The following is considered preliminary results of the project, as the work has not yet been peer-reviewed.

As expected and shown in previous studies, play behaviour decreased across weaning. Before weaning, higher performance of play was associated with higher growth rate, absence of liquid faeces (indicative of diarrhoea), and higher frequency of visits to the drinker. During the first two days after weaning, more play was observed in pigs with higher growth, absence of liquid faeces, absence of ear damage, and higher frequency of visits to the feeder. No relations between play behaviour and saliva cortisol, tail posture and tail motion were observed. All in all, these relations show that play behaviour decrease or completely disappear when pigs experience welfare threats and that pigs that indicate to thrive better also play more.

The video recordings were also used in a first attempt on automatic detection of locomotor play in pigs. The focus was to use methods requiring relatively low computational power to better ensure implementation in the future. However, it was also tested how well locomotor play could be detected from video by using deep learning techniques, to compare the performance and to combine the two methodologies. As a first attempt, the focus was only on locomotor play, only on one pig playing and only whether this could be classified from pigs showing low activity, pigs walking and pigs showing high activity. The best performance was achieved when combining the two methodologies with 77% of the locomotor play behaviour events detected when tested on unseen data. Thus, the algorithm still needs further improvement, but the project results provide a proof of concept that locomotor play can be detected from video.

The above results are planned to be disseminated on the EC-PLF and the EAAP conference in Summer 2022, and parts have already been presented at the WALF conference 2021. The results will also be published in open-access international peer-reviewed journals. National publication agencies will also be targeted for result dissemination to a wider audience when the results have been peer-reviewed.
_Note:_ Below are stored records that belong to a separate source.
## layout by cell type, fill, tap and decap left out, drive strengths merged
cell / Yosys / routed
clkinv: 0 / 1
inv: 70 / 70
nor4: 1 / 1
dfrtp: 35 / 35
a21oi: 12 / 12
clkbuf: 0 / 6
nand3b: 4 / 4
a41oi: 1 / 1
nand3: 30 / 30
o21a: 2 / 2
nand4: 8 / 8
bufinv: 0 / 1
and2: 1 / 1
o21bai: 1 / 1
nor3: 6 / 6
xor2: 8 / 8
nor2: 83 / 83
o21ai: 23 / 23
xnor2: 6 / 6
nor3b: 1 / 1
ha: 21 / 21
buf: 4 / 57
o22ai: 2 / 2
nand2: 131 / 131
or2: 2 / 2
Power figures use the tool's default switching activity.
### src/rtl/i2s_sck_ws_gen.sv
// i2s_sck_ws_gen: divides clk into the I2S bit clock and derives the 64-bit
// frame position and word select. The rise_c/fall_c pulses mark the clk cycle
// whose active edge moves sck up or down. Shared with the I2S output path.
module i2s_sck_ws_gen
  import i2s_pkg::*;
#(
  parameter int unsigned sck_half_div = 8
) (
  input  logic         clk,
  input  logic         rst,
  output logic         sck,
  output logic         ws,
  output i2s_bit_cnt_t bit_cnt,
  output logic         rise_c,
  output logic         fall_c
);

  localparam int unsigned div_w = (sck_half_div > 1) ? $clog2(sck_half_div) : 1;
  localparam logic [div_w-1:0] div_last = div_w'(sck_half_div - 1);

  logic [div_w-1:0] div_q;
  logic             tc_c;
  i2s_bit_cnt_t     bit_cnt_inc_c;

  assign tc_c          = (div_q == div_last);
  assign rise_c        = tc_c & ~sck;
  assign fall_c        = tc_c & sck;
  assign bit_cnt_inc_c = bit_cnt + i2s_bit_cnt_w'(1);

  // Half-period divider: counts 0..sck_half_div-1 and wraps
  always_ff @(posedge clk or posedge rst) begin
    if (rst) begin
      div_q <= '0;
    end else if (tc_c) begin
      div_q <= '0;
    end else begin
      div_q <= div_q + div_w'(1);
    end
  end

  // Bit clock, frame position and word select; ws moves together with the sck fall
  always_ff @(posedge clk or posedge rst) begin
    if (rst) begin
      sck     <= 1'b0;
      bit_cnt <= '0;
      ws      <= 1'b0;
    end else begin
      if (tc_c) begin
        sck <= ~sck;
      end
      if (fall_c) begin
        bit_cnt <= bit_cnt_inc_c;
        ws      <= bit_cnt_inc_c[i2s_bit_cnt_w-1];
      end
    end
  end

endmodule
$ cat src/rtl/touch_pkg.sv
// rtl/touch_pkg.sv - shared types and constants for the touch report receiver
package touch_pkg;

  typedef enum logic [2:0] {
    S_HDR,
    S_X0,
    S_X1,
    S_Y0,
    S_Y1
  } pkt_state_t;

  typedef enum logic [1:0] {
    R_IDLE,
    R_START,
    R_DATA,
    R_STOP
  } rx_state_t;

  localparam logic [6:0] TOUCH_HDR_MASK = 7'b1000000;
  localparam int TOUCH_PKT_BYTES = 5;

  // Pixel scaling: X*5>>5 maps 0..4095 to 0..639, Y*15>>7 maps to 0..479
  localparam int SCALE_X_MUL   = 5;
  localparam int SCALE_X_SHIFT = 5;
  localparam int SCALE_Y_MUL   = 15;
  localparam int SCALE_Y_SHIFT = 7;

  function automatic logic is_header(input logic [7:0] b);
    return b[7:1] == TOUCH_HDR_MASK;
  endfunction

endpackage

$ cat src/rtl/touch_uart_rx.sv
// rtl/touch_uart_rx.sv - 8N1 receiver with input synchroniser for the touch UART
module touch_uart_rx
  import touch_pkg::*;
#(
  parameter int DIV = 50
) (
  input  logic       clk,
  input  logic       reset_n,
  input  logic       uart_rxd,
  output logic       byte_stb,
  output logic [7:0] byte_data,
  output logic       stop_err
);

  localparam int CW = $clog2(DIV);
  localparam logic [CW-1:0] HALF_CNT = CW'(DIV / 2 - 1);
  localparam logic [CW-1:0] FULL_CNT = CW'(DIV - 1);

  rx_state_t     rx_state;
  rx_state_t     rx_next;
  logic          rxd_meta;
  logic          rxd_s;
  logic          rxd_prev;
  logic [CW-1:0] cnt;
  logic [2:0]    bit_idx;
  logic [7:0]    shreg;
  logic          fall;
  logic          cnt_done;

  // Preset high so reset release on an idle line never looks like a start bit
  always_ff @(posedge clk or negedge reset_n) begin
    if (!reset_n) begin
      rxd_meta <= 1'b1;
      rxd_s    <= 1'b1;
      rxd_prev <= 1'b1;
    end else begin
      rxd_meta <= uart_rxd;
      rxd_s    <= rxd_meta;
      rxd_prev <= rxd_s;
    end
  end

  assign fall     = rxd_prev & ~rxd_s;
  assign cnt_done = (cnt == '0);

  always_ff @(posedge clk or negedge reset_n) begin
    if (!reset_n) begin
      rx_state <= R_IDLE;
    end else begin
      rx_state <= rx_next;
    end
  end

  always_comb begin
    rx_next = rx_state;
    case (rx_state)
      R_IDLE:  if (fall) rx_next = R_START;
      R_START: if (cnt_done) rx_next = rxd_s ? R_IDLE : R_DATA;
      R_DATA:  if (cnt_done && bit_idx == 3'd7) rx_next = R_STOP;
      R_STOP:  if (cnt_done) rx_next = R_IDLE;
      default: rx_next = R_IDLE;
    endcase
  end

  always_comb begin
    byte_stb = 1'b0;
    stop_err = 1'b0;
    if (rx_state == R_STOP && cnt_done) begin
      byte_stb = rxd_s;
      stop_err = ~rxd_s;
    end
  end

  // Idle keeps the half-bit count preloaded so the start bit is checked mid-bit
  always_ff @(posedge clk or negedge reset_n) begin
    if (!reset_n) begin
      cnt     <= '0;
      bit_idx <= '0;
      shreg   <= '0;
    end else begin
      case (rx_state)
        R_IDLE: begin
          cnt     <= HALF_CNT;
          bit_idx <= '0;
        end
        R_DATA: begin
          if (cnt_done) begin
            shreg   <= {rxd_s, shreg[7:1]};
            bit_idx <= bit_idx + 3'd1;
            cnt     <= FULL_CNT;
          end else begin
            cnt <= cnt - 1'b1;
          end
        end
        default: cnt <= cnt_done ? FULL_CNT : cnt - 1'b1;
      endcase
    end
  end

  assign byte_data = shreg;

endmodule

$ cat src/rtl/touch_packet_rx.sv
// rtl/touch_packet_rx.sv - decodes 5-byte touch reports into X/Y/pen samples
// Optional pixel scaling of X/Y is built when TOUCH_PIXEL_SCALE_EN is defined.
module touch_packet_rx
  import touch_pkg::*;
#(
  parameter int CLK_HZ       = 50000000,
  parameter int BAUD         = 9600,
  parameter int TIMEOUT_BITS = 40
) (
  input  logic        clk,
  input  logic        reset_n,
  input  logic        uart_rxd,
  output logic [11:0] out_x,
  output logic [11:0] out_y,
  output logic        out_pen,
  output logic        out_valid,
  input  logic        out_ready,
  output logic        overflow,
  output logic        frame_err,
  input  logic        clr_status
);

  localparam int DIV = CLK_HZ / BAUD;
  localparam int TW  = $clog2(DIV);
  localparam int BW  = $clog2(TIMEOUT_BITS + 1);
  localparam logic [TW-1:0] TICK_LAST = TW'(DIV - 1);
  localparam logic [BW-1:0] BITS_MAX  = BW'(TIMEOUT_BITS);

  logic        byte_stb;
  logic [7:0]  byte_data;
  logic        stop_err;

  pkt_state_t  pkt_state;
  pkt_state_t  pkt_next;
  logic        hdr_load;
  logic        data_byte;
  logic        complete;
  logic        timeout;
  logic [TW-1:0] tick_cnt;
  logic [BW-1:0] idle_bits;

  logic [11:0] x_acc;
  logic [6:0]  y_lo;
  logic        pen_acc;
  logic [11:0] new_x;
  logic [11:0] new_y;
  logic [11:0] pix_x;
  logic [11:0] pix_y;

  touch_uart_rx #(
    .DIV(DIV)
  ) u_uart_rx (
    .clk      (clk),
    .reset_n  (reset_n),
    .uart_rxd (uart_rxd),
    .byte_stb (byte_stb),
    .byte_data(byte_data),
    .stop_err (stop_err)
  );

  always_ff @(posedge clk or negedge reset_n) begin
    if (!reset_n) begin
      pkt_state <= S_HDR;
    end else begin
      pkt_state <= pkt_next;
    end
  end

  // Any byte with bit7 set resynchronises, whatever state we are in
  always_comb begin
    pkt_next = pkt_state;
    if (stop_err) begin
      pkt_next = S_HDR;
    end else if (byte_stb) begin
      if (pkt_state == S_HDR || byte_data[7]) begin
        pkt_next = is_header(byte_data) ? S_X0 : S_HDR;
      end else begin
        case (pkt_state)
          S_X0:    pkt_next = S_X1;
          S_X1:    pkt_next = S_Y0;
          S_Y0:    pkt_next = S_Y1;
          default: pkt_next = S_HDR;
        endcase
      end
    end else if (timeout) begin
      pkt_next = S_HDR;
    end
  end

  always_comb begin
    hdr_load  = byte_stb && is_header(byte_data);
    data_byte = byte_stb && !byte_data[7] && (pkt_state != S_HDR);
    complete  = data_byte && (pkt_state == S_Y1);
  end

  // Bit-period ticks since the last byte; idle in S_HDR so it never fires there
  always_ff @(posedge clk or negedge reset_n) begin
    if (!reset_n) begin
      tick_cnt  <= '0;
      idle_bits <= '0;
    end else if (byte_stb || pkt_state == S_HDR) begin
      tick_cnt  <= '0;
      idle_bits <= '0;
    end else if (tick_cnt == TICK_LAST) begin
      tick_cnt <= '0;
      if (!timeout) idle_bits <= idle_bits + 1'b1;
    end else begin
      tick_cnt <= tick_cnt + 1'b1;
    end
  end

  assign timeout = (idle_bits == BITS_MAX);

  always_ff @(posedge clk or negedge reset_n) begin
    if (!reset_n) begin
      x_acc   <= '0;
      y_lo    <= '0;
      pen_acc <= 1'b0;
    end else if (hdr_load) begin
      pen_acc <= byte_data[0];
    end else if (data_byte) begin
      case (pkt_state)
        S_X0:    x_acc[6:0]  <= byte_data[6:0];
        S_X1:    x_acc[11:7] <= byte_data[4:0];
        S_Y0:    y_lo        <= byte_data[6:0];
        default: ;
      endcase
    end
  end

  assign new_x = x_acc;
  assign new_y = {byte_data[4:0], y_lo};

`ifdef TOUCH_PIXEL_SCALE_EN
  logic [14:0] x_prod;
  logic [15:0] y_prod;
  assign x_prod = 15'(new_x) * 15'(SCALE_X_MUL);
  assign y_prod = 16'(new_y) * 16'(SCALE_Y_MUL);
  assign pix_x  = 12'(x_prod >> SCALE_X_SHIFT);
  assign pix_y  = 12'(y_prod >> SCALE_Y_SHIFT);
`else
  assign pix_x = new_x;
  assign pix_y = new_y;
`endif

  // A completion always wins over acceptance; overwrite only counts as loss if unread
  always_ff @(posedge clk or negedge reset_n) begin
    if (!reset_n) begin
      out_x     <= '0;
      out_y     <= '0;
      out_pen   <= 1'b0;
      out_valid <= 1'b0;
      overflow  <= 1'b0;
      frame_err <= 1'b0;
    end else begin
      if (complete) begin
        out_x     <= pix_x;
        out_y     <= pix_y;
        out_pen   <= pen_acc;
        out_valid <= 1'b1;
      end else if (out_valid && out_ready) begin
        out_valid <= 1'b0;
      end

      if (complete && out_valid && !out_ready) begin
        overflow <= 1'b1;
      end else if (clr_status) begin
        overflow <= 1'b0;
      end

      if (stop_err) begin
        frame_err <= 1'b1;
      end else if (clr_status) begin
        frame_err <= 1'b0;
      end
    end
  end

endmodule

$ cat config.mk
export PLATFORM = sky130hd
export DESIGN_NAME = touch_packet_rx
export DESIGN_NICKNAME = d
export VERILOG_FILES = /design/src/rtl/touch_pkg.sv /design/src/rtl/touch_uart_rx.sv /design/src/rtl/touch_packet_rx.sv
export SDC_FILE = /design/constraint.sdc
export NUM_CORES = 1
export LEC_CHECK = 0
export BUFFER_PORTS_ARGS = -buffer_cell sky130_fd_sc_hd__buf_2
export CAP_MARGIN = 20
export CELL_PAD_IN_SITES_DETAIL_PLACEMENT = 1
export CELL_PAD_IN_SITES_GLOBAL_PLACEMENT = 2
export CORE_ASPECT_RATIO = 0.5
export CORE_MARGIN = 5
export CORE_UTILIZATION = 44
export DETAILED_ROUTE_END_ITERATION = 8
export MAX_ROUTING_LAYER = met4
export PLACE_DENSITY = 0.88
export SETUP_SLACK_MARGIN = 0.15
export SLEW_MARGIN = 20
export SYNTH_ARGS = -nofsm -noshare
export SYNTH_HDL_FRONTEND = slang
export SYNTH_SLANG_ARGS = --single-unit
$ cat constraint.sdc
create_clock -name clk -period 4.5 [get_ports clk]
set_input_delay 0.225 -clock clk [delete_from_list [all_inputs] [get_ports clk]]
set_output_delay 0.225 -clock clk [all_outputs]
set_load 0.05 [all_outputs]
Word level (Yosys, flattened, before mapping)
Cells that the tools add are included.

Bits in registers: 99. Input port bits: 5. Output and inout bits: 28. Logic and storage cells: 102.

Add/sub/neg operators: 4. Equality and inequality tests: 17. Multiplexer cells: 28. Bitwise gates (word level): 3. Reduce and logical (&&, ||, !) cells: 30.

Operators by type and width (count): 2-to-1 mux 13 bit (4); 2-to-1 mux 6 bit (3); 2-to-1 mux 3 bit (5); adder 13 x 1 -> 13 bit (second input constant) (1); equality test 13 bit (second input constant) (1); zero test 13 bit (1); subtractor 13 x 1 -> 13 bit (second input constant) (1); != test 2 x 1 -> 1 bit (second input constant) (6); 2-to-1 mux 2 bit (5); nonzero test 2 bit (5); logical AND 1 bit (9); case mux 3 bit (3 select lines) (1); AND reduction 3 bit (3); 2-to-1 mux 1 bit (8); case mux 2 bit (4 select lines) (1); equality test 7 bit (second input constant) (1); adder 6 x 1 -> 6 bit (second input constant) (1); equality test 3 x 2 -> 1 bit (second input constant) (2); equality test 3 bit (second input constant) (2); equality test 6 bit (second input constant) (1); case mux 3 bit (2 select lines) (1); AND reduction 2 bit (3); nonzero test 3 bit (2); equality test 2 bit (second input constant) (2); other kinds (10) (13).

Longest topological paths before layout
Gate-level depths: netlist of run 1.

Depth in word-level cells: 9. Gate-level depth with buffers: 8. Mapped depth without buffers: 6.

By module
From an unflattened synthesis of run 1, not the netlist that was laid out.

Cells, all modules: 341. Area, all modules: 4315.4 µm².

Modules (own cells, without submodules): touch_packet_rx (times used 1, cells each 224, area an instance 2939.1 µm², seq. area each 1751.7 µm²); touch_uart_rx (times used 1, cells each 117, area an instance 1376.3 µm², seq. area each 729.4 µm²).

Worst setup path before layout of run 1
OpenSTA, ideal clock, no wires.

Path kind: register to register. Start: register u_uart_rx.cnt[9]. End: register out_x[0]. Library setup time: 0.125 ns. Arrival: 2.597 ns. Required time: 4.375 ns. Path slack: 1.778 ns. Stages on the path, launching flop included: 7. Buffers on the path: 2. Period minus slack after synthesis: 2.722 ns. Cells stage by stage: dfrtp_1 -> or4_4 -> or4_4 -> or4_1 -> buf_4 -> buf_6 -> mux2_4.

Cells in the longest elaborated chain, start to end: 6.

Ends and longest elaborated chain: start: declaration (line touch_uart_rx.sv:24) `logic [CW-1:0] cnt;`; start signal: assignment (line touch_uart_rx.sv:92) `cnt <= cnt - 1'b1;`; start signal: assignment (line touch_uart_rx.sv:95) `default: cnt <= cnt_done ? FULL_CNT : cnt - 1'b1;`; zero test 13 bit (line touch_uart_rx.sv:44) `assign cnt_done = (cnt == '0);`; logical AND 1 bit (line touch_uart_rx.sv:68) `if (rx_state == R_STOP && cnt_done) begin`; 2-to-1 mux 1 bit (line touch_uart_rx.sv:68); logical AND 1 bit (2 in a row) (line touch_packet_rx.sv:92) `data_byte = byte_stb && !byte_data[7] && (pkt_state != S_HDR);`; logical AND 1 bit (line touch_packet_rx.sv:93) `complete = data_byte && (pkt_state == S_Y1);`; end signal: assignment (line touch_packet_rx.sv:157) `out_x <= pix_x;`; end: declaration (line touch_packet_rx.sv:13) `output logic [11:0] out_x,`.

Every way passes these cells. A chain may end at the register's enable or synchronous reset.

Final worst setup path of run 1
Start: register u_uart_rx.cnt[0]. End: register out_x[1].

Same word-level chain as after synthesis.

==> results of run 1 <==
==> flip-flops by register name, summed over array words and instances (netlist names), 6 cells and up, named ones only <==
register / flops
idle_bits: 6
new_x: 12
out_x: 12
out_y: 12
tick_cnt: 13
u_uart_rx.byte_data: 8
u_uart_rx.cnt: 13
y_lo: 7
==> cell families after synthesis <==
logic type,share of synthesized area (%)
DFF,57.11
xor gates and xnor gates,4.234
buffers and inverters,2.333
adders and majority gates,1.728
muxes,15.99
AOI/OAI and AO/OA,4.004
and+or+nand+nor,14.60
==> layout by cell type, fill, tap and decap left out, types with 2 or more instances in the layout <==
master / count
sky130_fd_sc_hd__clkbuf_16: 9
sky130_fd_sc_hd__mux2_2: 35
sky130_fd_sc_hd__or4_4: 2
sky130_fd_sc_hd__nand4b_1: 3
sky130_fd_sc_hd__dfstp_2: 3
sky130_fd_sc_hd__inv_6: 2
sky130_fd_sc_hd__nor3b_1: 4
sky130_fd_sc_hd__nor4b_1: 2
sky130_fd_sc_hd__inv_1: 11
sky130_fd_sc_hd__nand4_1: 5
sky130_fd_sc_hd__nor4_1: 5
sky130_fd_sc_hd__a21o_1: 2
sky130_fd_sc_hd__buf_4: 4
sky130_fd_sc_hd__dfrtp_1: 96
sky130_fd_sc_hd__mux2i_1: 3
sky130_fd_sc_hd__nand3b_1: 3
sky130_fd_sc_hd__xnor2_1: 13
sky130_fd_sc_hd__and3_1: 3
sky130_fd_sc_hd__a21oi_1: 8
sky130_fd_sc_hd__nor3_1: 8
sky130_fd_sc_hd__or3_1: 3
sky130_fd_sc_hd__o21ai_0: 6
sky130_fd_sc_hd__or4_1: 5
sky130_fd_sc_hd__dlygate4sd3_1: 2
sky130_fd_sc_hd__nand2b_1: 3
sky130_fd_sc_hd__nor2_1: 32
sky130_fd_sc_hd__xor2_1: 8
sky130_fd_sc_hd__o31ai_1: 2
sky130_fd_sc_hd__clkinvlp_4: 2
sky130_fd_sc_hd__nand2_1: 14
sky130_fd_sc_hd__ha_1: 6
sky130_fd_sc_hd__buf_2: 31
sky130_fd_sc_hd__nand3_1: 17
sky130_fd_sc_hd__mux2_4: 18
==> metrics by stage <==
step | utilization, % | hold WS, ns | cells | instance area (um^2) | setup WS, ns
final | 51.93 | 0.1008 | 524 | 4955 | 1.616
after global routing | 51.93 | 0.1082 | 524 | 4955 | 1.438
after CTS | 51.93 | 0.09310 | 524 | 4955 | 1.604
after detailed placement | 48.62 | 0.2758 | 506 | 4638 | 1.660
after global placement | 48.62 | 0.2612 | 506 | 4638 | 1.717
after floorplan | - | -0.07059 | 347 | 4344 | 1.778
==> cells in the mapped netlist, drive strengths merged (2+ instances only) <==
master / instances
or3: 3
nor3: 8
buf: 3
nand2b: 3
dfrtp: 96
and3: 3
o31ai: 2
nor4b: 2
dfstp: 3
nand4b: 3
nand3: 17
nor3b: 4
xnor2: 13
nand2: 14
mux2: 53
nand3b: 3
a21oi: 8
ha: 6
nor4: 6
o21ai: 6
nand4: 5
mux2i: 3
clkbuf: 8
or4: 7
xor2: 8
a21o: 2
inv: 11
nor2: 32
==> power breakdown <==
part / switching (mW) / internal [mW] / leakage [nW]
clock: 0.354 / 0.400 / 0.138
sequential: 0.0550 / 0.940 / 1.34
combinational: 0.0933 / 0.0660 / 0.913
total: 0.503 / 1.41 / 2.39
==> area by class of cell <==
type | instances | share of cell area (%)
clock buffer | 10 | 4.823
clock inverter | 6 | 1.162
inverter | 11 | 0.8333
multi-input combinational | 226 | 35.56
sequential | 99 | 50.08
tap | 135 | 3.409
timing repair buffer | 37 | 4.141
==> worst max-delay path: stages, from the launching register on <==
cell and delay, ns:
sky130_fd_sc_hd__dfrtp_1 0.42, sky130_fd_sc_hd__inv_1 0.08, sky130_fd_sc_hd__ha_1 0.21, sky130_fd_sc_hd__nor3b_1 0.67
sky130_fd_sc_hd__nand3b_1 0.24, sky130_fd_sc_hd__or4_1 0.51, sky130_fd_sc_hd__buf_4 0.28, sky130_fd_sc_hd__mux2_4 0.35
==> per-layer routing <==
| metal | vias to the layer above | track usage (%) | wire length (um) |
|---|---|---|---|
| met2 | 38 | 31.04 | 4994 |
| li1 | 1302 | - | - |
| met4 | 0 | 5.109 | 117 |
| met5 | - | - | 0 |
| met3 | 10 | 4.453 | 266 |
| met1 | 1462 | 21.12 | 4258 |
==> final timing paths <==
kind                       cells past startpoint  slack [ns]                         to
min                                            2        0.10      frame_err$_DFFE_PN0P_
min in group asynchronous                      2        0.44       out_x[2]$_DFFE_PN0P_
max reg2reg                                    7        1.62       out_x[1]$_DFFE_PN0P_
max                                            7        1.62       out_x[1]$_DFFE_PN0P_
min reg2reg                                    0        0.36  u_uart_rx.rxd_s$_DFF_PN1_
max in group asynchronous                      3        2.98   idle_bits[3]$_DFFE_PN0P_
==> metrics.log, run 1 <==
[metrics] fraction of registers with async set or reset after synthesis: 100.0%
[metrics] worst setup skew after layout: approximately 0.013 ns
[metrics] quantity of gates resized following cts: 0
[metrics] Cells after Synth: approximately 350
[metrics] clock latency at the later pin of the worst-skew pair: 0.35 ns
[metrics] total power consumption of the routed design: around 1.9 mW
[metrics] final cycle utilization of the critical path: 64.10%
[metrics] Yosys top cell by area: sky130_fd_sc_hd__dfrtp_1
[metrics] width of the die: about 150 um
[metrics] residual overflow from global routing: 0
[metrics] critical path type: flip-flop to flip-flop
[metrics] crit end category: flip-flop
[metrics] TritonCTS Buffers: 9
[metrics] die height: 80.26 um
[metrics] Synthesis Warnings: 0
[metrics] Data required, critical path: approximately 4.7 ns
[metrics] Routed Antenna Nets: 0
[metrics] measured slew at the worst slew-check pin: between 0.8 and 0.9 ns
[metrics] startpoint of the lowest-slack hold path: clr_status
[metrics] accumulated negative setup slack: 0 ns
[metrics] Std-Cell Core Area: approximately 0.0095 mm^2
[metrics] unrepaired setup endpoints after global routing: no
[metrics] share of synthesized area occupied by flip-flops and latches: a little under three fifths
[metrics] DRC: 0
[metrics] initial antenna violation count: 0
[metrics] placer's final routability congestion estimate: slightly below 0.8
[metrics] first-pass GRT wire length: 16280 um
[metrics] number of post-CTS setup repair buffers: 0
[metrics] Root Buffer: sky130_fd_sc_hd__clkbuf_16
[metrics] initial core utilization: between 40 and 50%
[metrics] multi-input gate area in the final layout: between 0.0015 and 0.002 mm^2
[metrics] count of TritonRoute iterations in the first routing pass: 4
[metrics] TritonCTS clock tree: yes
[metrics] Synth Cell Area: between 0.004 and 0.005 mm^2
[metrics] power density over the cells: approximately 390 mW/mm^2
[metrics] Post-Syn Nets: ~360
[metrics] Area growth, synth to finish: 14.06%
[metrics] vias in the first global route: ~3.1k
[metrics] DIE AREA: about 0.012 mm^2
[metrics] run status: complete, no violations
[metrics] routed length per placed instance: roughly 18 um
[metrics] Worst Setup SP: u_uart_rx.cnt[0]$_DFF_PN0_
[metrics] total count of max-transition violations in the final report: 0
[metrics] pin count of the biggest net entering global routing: 52
[metrics] critical path data arrival time: around 3.1 ns
[metrics] endpoints failing hold: 0
[metrics] relative slew slack: roughly 46%
[metrics] I/O pin total: 33
[metrics] Filler Cells Inserted: 1004
[metrics] Detail Placement HPWL: slightly below 7000 um
[metrics] Final #Nets: between 300 and 400
[metrics] final worst path period need: 2.885 ns
[metrics] # rows: 25
[metrics] Longest Clk Path Bufs: 2
[metrics] number of sinks handled by clock tree synthesis: between 90 and 100
[metrics] wire length after detailed routing: between 9000 and 10000 um
[metrics] Post-synth EDFFs: 0
[metrics] Yosys reg bits: slightly below 100
[metrics] Clk pin slew, worst setup/hold paths: around 0.07 ns
[metrics] share of post-route cells with drive strength above 1: between 20 and 30%
[metrics] leading post-synthesis cells by cell area: sky130_fd_sc_hd__dfrtp_1 55%, sky130_fd_sc_hd__mux2_2 9.1%, sky130_fd_sc_hd__mux2_4 6.2%
[metrics] register area: approximately 0.0025 mm^2
[metrics] setup-violating endpoint count in the final report: 0
[metrics] Yosys cell types: 47
[metrics] worst min-delay path category: input port to flip-flop
[metrics] startpoint of the most critical register-to-register path: u_uart_rx.cnt[0]$_DFF_PN0_
[metrics] H-tree level count: 3
[metrics] Post-Syn Area per Cell: 12.52 um^2
[metrics] crit-path max FO: 27
[metrics] total number of vias: approximately 2.8k
[metrics] top cell type's share of synthesized area: 55.30%
[metrics] gr usage total: 17.96%
[metrics] standby leakage power: between 2 and 2.5 nW
[metrics] maximum vdd drop: 0.2419 mV
[metrics] max-cap violation count: 0
[metrics] detailed-route vias per instance: around 5.4
[metrics] dominant register cell in the synthesized netlist: sky130_fd_sc_hd__dfrtp_1
[metrics] timing-limited maximum frequency: 0.3467 GHz
[metrics] count of routing violations after the opening detailed-route iteration: 120
[metrics] hold_buf cts: 2
[metrics] critical path launch point type: flip-flop
[metrics] Antenna diodes: 0
[metrics] number of input and output port buffers inserted: 32
No activity file was read; power rests on OpenSTA's default activity.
Besides the above work, which represent the scientific core of project AutoPlayPig, the project also had focus on training of the principal investigator within the Precision Livestock Farming research field, including the writing of a systematic review and book chapters, applying for research funding, collaboration with industry, project management, teaching, supervision of master and PhD students, organisation of workshops, specific courses and learning a new programming language.

Project AutoPlayPig presents the first attempt on automatic detection of play behaviour in young pigs and provides a proof of concept that can feed into future projects focusing on automatic detection of positive behaviours in pigs. The results motivate further development of such an algorithm by providing further evidence to support play behaviour as a welfare indicator in pigs. A functioning algorithm could ensure that play behaviour will be included as a welfare assessment measure in the upcoming EU Welfare Label within the pig production. This could put a positive welfare stamp on the production which could maintain or even increase consumers acceptance of certain parts of the production as it allows them to make more informed decisions about their feed intake. Automatic play behaviour monitoring could also make it
possible to evaluate new green housing systems from a positive welfare perspective to ensure that such systems do not pose welfare threats in themselves. Furthermore, a functioning algorithm could feed into future research projects on play behaviour in pigs for better understanding of the behaviour across genetics, housing and management systems, climates and across the production period.